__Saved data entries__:
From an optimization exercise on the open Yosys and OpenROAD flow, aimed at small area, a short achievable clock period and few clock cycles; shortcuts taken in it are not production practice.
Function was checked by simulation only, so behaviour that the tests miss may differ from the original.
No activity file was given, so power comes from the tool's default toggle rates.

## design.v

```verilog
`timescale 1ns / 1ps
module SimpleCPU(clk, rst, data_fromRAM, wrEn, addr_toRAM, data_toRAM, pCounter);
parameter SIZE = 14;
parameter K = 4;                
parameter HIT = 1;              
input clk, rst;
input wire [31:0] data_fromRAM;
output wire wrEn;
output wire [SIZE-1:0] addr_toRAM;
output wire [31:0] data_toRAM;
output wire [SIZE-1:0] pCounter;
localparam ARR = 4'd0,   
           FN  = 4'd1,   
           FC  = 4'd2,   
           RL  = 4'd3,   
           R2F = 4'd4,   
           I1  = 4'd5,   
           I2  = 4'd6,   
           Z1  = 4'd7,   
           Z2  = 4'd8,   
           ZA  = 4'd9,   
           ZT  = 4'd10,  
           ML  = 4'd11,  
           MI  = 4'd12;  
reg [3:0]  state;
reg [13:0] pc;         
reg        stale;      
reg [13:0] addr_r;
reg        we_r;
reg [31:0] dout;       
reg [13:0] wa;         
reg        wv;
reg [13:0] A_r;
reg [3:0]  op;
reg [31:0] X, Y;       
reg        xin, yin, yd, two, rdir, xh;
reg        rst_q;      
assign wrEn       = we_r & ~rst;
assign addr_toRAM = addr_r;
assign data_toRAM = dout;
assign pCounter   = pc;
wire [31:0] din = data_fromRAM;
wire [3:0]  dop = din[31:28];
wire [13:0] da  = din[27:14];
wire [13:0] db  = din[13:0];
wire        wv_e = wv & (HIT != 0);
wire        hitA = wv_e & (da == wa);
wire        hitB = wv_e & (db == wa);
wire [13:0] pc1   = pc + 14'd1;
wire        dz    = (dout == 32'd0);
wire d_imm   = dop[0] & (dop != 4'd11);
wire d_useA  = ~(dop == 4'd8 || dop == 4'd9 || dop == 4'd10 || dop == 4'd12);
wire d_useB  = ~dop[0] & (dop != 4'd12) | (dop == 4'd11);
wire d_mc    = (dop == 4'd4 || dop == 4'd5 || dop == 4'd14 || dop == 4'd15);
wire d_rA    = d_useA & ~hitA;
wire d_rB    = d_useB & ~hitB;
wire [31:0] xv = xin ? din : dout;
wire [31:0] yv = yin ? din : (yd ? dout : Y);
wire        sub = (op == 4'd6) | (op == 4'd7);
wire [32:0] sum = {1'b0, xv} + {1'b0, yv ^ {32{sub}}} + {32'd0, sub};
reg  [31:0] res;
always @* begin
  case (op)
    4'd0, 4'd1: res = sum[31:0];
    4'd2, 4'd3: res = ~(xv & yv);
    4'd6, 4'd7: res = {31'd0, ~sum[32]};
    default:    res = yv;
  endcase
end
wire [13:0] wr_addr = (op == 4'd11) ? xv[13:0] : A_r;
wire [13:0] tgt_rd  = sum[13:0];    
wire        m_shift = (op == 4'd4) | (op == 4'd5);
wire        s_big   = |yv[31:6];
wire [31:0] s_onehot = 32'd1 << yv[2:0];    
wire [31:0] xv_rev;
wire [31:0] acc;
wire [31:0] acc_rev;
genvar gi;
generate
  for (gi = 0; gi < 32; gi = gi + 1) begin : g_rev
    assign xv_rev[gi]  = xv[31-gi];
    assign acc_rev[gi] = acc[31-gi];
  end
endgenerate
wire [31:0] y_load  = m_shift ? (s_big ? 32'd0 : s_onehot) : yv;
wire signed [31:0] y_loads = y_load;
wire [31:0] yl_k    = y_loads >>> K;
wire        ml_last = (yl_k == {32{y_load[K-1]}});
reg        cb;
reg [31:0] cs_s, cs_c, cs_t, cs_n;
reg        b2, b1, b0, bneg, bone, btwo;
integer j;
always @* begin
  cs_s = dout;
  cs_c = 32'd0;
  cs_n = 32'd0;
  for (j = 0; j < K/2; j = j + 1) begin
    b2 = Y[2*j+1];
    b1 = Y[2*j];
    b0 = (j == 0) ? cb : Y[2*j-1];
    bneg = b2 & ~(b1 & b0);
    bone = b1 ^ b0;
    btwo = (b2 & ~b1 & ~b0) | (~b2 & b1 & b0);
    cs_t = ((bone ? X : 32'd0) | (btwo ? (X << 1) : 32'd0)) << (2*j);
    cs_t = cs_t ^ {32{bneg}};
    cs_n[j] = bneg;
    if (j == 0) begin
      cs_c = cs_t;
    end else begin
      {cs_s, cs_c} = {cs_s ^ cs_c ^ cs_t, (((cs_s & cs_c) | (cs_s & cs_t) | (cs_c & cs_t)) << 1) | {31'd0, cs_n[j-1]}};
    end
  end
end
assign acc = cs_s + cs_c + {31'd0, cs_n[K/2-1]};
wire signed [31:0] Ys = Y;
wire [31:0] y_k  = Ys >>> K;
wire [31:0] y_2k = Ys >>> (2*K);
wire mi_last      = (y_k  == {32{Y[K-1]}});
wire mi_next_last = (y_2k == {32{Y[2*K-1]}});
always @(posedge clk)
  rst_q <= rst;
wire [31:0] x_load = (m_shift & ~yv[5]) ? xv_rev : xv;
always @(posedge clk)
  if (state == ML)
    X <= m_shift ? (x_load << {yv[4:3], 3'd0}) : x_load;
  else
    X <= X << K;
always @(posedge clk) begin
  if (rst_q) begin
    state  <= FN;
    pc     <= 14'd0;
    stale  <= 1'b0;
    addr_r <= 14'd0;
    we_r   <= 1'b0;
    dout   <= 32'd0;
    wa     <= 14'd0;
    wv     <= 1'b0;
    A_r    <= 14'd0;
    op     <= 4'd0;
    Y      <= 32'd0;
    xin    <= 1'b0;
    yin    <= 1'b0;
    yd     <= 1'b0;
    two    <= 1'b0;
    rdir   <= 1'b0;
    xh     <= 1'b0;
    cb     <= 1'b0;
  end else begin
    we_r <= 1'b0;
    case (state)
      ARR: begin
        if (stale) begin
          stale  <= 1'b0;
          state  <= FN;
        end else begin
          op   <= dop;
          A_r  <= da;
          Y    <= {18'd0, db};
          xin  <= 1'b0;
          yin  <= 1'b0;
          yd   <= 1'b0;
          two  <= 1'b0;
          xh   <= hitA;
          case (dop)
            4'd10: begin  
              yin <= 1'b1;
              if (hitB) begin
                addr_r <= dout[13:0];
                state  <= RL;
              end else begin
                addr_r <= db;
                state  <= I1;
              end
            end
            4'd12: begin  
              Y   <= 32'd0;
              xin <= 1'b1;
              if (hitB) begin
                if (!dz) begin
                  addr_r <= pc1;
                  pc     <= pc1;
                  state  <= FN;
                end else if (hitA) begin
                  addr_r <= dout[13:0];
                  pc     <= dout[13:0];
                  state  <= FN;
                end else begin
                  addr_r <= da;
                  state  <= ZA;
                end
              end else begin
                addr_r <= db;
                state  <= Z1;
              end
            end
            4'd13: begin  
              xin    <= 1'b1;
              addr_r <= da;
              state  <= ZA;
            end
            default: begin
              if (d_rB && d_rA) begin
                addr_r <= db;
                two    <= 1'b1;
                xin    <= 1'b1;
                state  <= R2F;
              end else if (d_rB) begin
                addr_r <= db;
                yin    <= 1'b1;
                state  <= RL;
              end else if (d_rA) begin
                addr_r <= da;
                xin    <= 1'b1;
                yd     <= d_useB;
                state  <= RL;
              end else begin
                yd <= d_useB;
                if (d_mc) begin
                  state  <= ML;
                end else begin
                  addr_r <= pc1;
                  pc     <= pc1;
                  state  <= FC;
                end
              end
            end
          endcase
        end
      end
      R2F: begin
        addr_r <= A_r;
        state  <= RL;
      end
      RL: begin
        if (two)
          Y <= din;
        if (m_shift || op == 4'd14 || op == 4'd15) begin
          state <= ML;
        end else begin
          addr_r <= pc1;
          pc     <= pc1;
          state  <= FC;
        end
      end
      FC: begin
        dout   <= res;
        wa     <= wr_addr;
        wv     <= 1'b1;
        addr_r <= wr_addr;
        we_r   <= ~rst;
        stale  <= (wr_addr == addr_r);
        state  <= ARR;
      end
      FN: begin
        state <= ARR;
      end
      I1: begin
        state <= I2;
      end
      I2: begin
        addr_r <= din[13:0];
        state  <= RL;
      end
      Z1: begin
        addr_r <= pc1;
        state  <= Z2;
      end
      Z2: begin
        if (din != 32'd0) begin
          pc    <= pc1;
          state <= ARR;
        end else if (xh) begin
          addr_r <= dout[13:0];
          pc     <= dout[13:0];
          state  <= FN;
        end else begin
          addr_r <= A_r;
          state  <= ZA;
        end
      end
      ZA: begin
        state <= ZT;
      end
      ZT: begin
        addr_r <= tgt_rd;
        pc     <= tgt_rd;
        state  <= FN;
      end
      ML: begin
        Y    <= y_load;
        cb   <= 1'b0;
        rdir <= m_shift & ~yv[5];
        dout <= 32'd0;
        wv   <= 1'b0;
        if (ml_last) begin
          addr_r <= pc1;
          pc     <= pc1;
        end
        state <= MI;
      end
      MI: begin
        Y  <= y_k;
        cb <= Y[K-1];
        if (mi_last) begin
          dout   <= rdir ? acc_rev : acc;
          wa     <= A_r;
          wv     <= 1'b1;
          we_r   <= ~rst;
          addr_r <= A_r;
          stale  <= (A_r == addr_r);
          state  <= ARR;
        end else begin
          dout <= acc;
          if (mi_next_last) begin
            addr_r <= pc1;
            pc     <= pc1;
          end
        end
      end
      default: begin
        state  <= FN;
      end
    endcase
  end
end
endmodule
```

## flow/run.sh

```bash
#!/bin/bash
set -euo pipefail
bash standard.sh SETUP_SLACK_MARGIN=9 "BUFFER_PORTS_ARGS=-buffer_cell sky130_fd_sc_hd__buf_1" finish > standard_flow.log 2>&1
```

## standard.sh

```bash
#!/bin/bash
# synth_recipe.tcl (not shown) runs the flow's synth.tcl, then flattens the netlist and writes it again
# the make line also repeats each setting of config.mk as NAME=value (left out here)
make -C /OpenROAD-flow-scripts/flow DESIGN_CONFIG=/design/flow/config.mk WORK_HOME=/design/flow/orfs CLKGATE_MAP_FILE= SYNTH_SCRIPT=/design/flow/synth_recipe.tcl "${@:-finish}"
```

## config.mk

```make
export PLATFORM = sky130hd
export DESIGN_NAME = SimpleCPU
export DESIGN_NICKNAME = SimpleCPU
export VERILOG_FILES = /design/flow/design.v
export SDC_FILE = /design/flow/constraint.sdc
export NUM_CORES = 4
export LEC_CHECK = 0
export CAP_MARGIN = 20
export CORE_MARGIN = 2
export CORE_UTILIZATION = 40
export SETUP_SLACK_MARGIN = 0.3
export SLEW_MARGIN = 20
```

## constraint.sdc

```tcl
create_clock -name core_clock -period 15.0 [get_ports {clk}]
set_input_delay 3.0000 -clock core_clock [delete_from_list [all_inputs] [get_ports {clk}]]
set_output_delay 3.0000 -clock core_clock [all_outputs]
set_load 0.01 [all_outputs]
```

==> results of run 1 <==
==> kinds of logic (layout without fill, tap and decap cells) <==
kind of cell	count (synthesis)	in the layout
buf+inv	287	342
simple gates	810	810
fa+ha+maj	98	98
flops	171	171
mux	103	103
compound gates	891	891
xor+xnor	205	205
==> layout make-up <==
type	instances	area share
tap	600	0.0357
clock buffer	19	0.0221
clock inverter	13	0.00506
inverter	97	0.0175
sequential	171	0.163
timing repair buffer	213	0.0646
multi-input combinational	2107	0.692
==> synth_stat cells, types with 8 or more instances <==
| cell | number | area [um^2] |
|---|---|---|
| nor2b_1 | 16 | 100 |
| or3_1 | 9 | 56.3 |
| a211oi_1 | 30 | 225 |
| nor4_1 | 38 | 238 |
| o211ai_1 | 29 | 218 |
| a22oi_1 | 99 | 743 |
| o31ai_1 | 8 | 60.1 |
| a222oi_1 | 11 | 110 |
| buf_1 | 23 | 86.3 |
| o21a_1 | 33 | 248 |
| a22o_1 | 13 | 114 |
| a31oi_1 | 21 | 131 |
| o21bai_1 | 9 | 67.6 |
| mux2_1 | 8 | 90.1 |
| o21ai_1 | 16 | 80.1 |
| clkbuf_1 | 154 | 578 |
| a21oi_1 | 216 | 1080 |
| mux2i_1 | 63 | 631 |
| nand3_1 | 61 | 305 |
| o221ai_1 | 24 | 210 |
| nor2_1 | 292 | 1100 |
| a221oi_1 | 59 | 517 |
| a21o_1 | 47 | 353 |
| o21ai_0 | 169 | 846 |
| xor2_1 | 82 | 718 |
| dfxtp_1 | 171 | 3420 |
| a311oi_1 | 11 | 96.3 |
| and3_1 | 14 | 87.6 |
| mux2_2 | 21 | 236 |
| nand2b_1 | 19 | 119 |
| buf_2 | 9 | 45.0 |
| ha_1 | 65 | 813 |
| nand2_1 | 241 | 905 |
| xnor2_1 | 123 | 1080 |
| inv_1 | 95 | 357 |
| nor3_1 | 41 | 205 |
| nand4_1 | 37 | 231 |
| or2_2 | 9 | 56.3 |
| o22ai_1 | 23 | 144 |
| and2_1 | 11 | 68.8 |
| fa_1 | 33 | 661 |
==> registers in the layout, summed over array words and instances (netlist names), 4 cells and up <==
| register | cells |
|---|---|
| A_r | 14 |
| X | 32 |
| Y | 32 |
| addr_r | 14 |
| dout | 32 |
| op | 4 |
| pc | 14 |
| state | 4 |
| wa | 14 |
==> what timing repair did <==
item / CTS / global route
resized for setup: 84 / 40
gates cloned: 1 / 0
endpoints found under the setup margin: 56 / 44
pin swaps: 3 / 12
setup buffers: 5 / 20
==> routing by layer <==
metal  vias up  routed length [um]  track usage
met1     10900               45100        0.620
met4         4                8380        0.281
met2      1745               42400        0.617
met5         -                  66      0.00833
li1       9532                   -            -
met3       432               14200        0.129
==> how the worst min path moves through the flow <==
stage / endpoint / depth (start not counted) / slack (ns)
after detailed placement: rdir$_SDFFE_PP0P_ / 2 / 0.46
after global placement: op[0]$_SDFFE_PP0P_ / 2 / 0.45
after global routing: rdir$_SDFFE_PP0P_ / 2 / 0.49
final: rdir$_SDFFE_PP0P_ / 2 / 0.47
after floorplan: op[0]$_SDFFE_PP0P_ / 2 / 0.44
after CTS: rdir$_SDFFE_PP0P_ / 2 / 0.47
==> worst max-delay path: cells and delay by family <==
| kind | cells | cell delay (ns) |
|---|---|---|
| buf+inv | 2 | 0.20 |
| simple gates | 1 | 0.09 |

__WHAT TO WORK ON__:
Where the data above reaches the line holding "o21a_1 | 33 | 248 |", begin printing, and stop after the line holding "o221ai_1 | 24 | 210 |". Each line must be reproduced exactly, with nothing else added.

__TASK RESULT__:
| o21a_1 | 33 | 248 |
| a22o_1 | 13 | 114 |
| a31oi_1 | 21 | 131 |
| o21bai_1 | 9 | 67.6 |
| mux2_1 | 8 | 90.1 |
| o21ai_1 | 16 | 80.1 |
| clkbuf_1 | 154 | 578 |
| a21oi_1 | 216 | 1080 |
| mux2i_1 | 63 | 631 |
| nand3_1 | 61 | 305 |
| o221ai_1 | 24 | 210 |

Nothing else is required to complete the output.